- _Input_:
==> config.mk <==
export PLATFORM = sky130hd
export DESIGN_NAME = buffer_mult_seq
export DESIGN_NICKNAME = d
export VERILOG_FILES = /design/src/rtl/buffer_mult_seq.sv
export SDC_FILE = /design/constraint.sdc
export NUM_CORES = 1
export LEC_CHECK = 0
export ABC_AREA = 1
export CAP_MARGIN = 10
export CELL_PAD_IN_SITES_DETAIL_PLACEMENT = 0
export CELL_PAD_IN_SITES_GLOBAL_PLACEMENT = 1
export CORE_AREA = 4 4 117 119
export DETAILED_ROUTE_END_ITERATION = 8
export DIE_AREA = 0 0 121 123
export PLACE_DENSITY = 0.86
export SYNTH_ARGS = -nofsm -noshare
export SYNTH_HDL_FRONTEND = slang
export SYNTH_SLANG_ARGS = --single-unit
==> constraint.sdc <==
create_clock -name clk -period 1.6 [get_ports clk]
set_input_delay 0.16 -clock clk [delete_from_list [all_inputs] [get_ports clk]]
set_output_delay 0.16 -clock clk [all_outputs]
set_load 0.005 [all_outputs]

- _Task item_: An exact copy of the listing above is what is wanted.

- _Response to this exercise_:
==> config.mk <==
export PLATFORM = sky130hd
export DESIGN_NAME = buffer_mult_seq
export DESIGN_NICKNAME = d
export VERILOG_FILES = /design/src/rtl/buffer_mult_seq.sv
export SDC_FILE = /design/constraint.sdc
export NUM_CORES = 1
export LEC_CHECK = 0
export ABC_AREA = 1
export CAP_MARGIN = 10
export CELL_PAD_IN_SITES_DETAIL_PLACEMENT = 0
export CELL_PAD_IN_SITES_GLOBAL_PLACEMENT = 1
export CORE_AREA = 4 4 117 119
export DETAILED_ROUTE_END_ITERATION = 8
export DIE_AREA = 0 0 121 123
export PLACE_DENSITY = 0.86
export SYNTH_ARGS = -nofsm -noshare
export SYNTH_HDL_FRONTEND = slang
export SYNTH_SLANG_ARGS = --single-unit
==> constraint.sdc <==
create_clock -name clk -period 1.6 [get_ports clk]
set_input_delay 0.16 -clock clk [delete_from_list [all_inputs] [get_ports clk]]
set_output_delay 0.16 -clock clk [all_outputs]
set_load 0.005 [all_outputs]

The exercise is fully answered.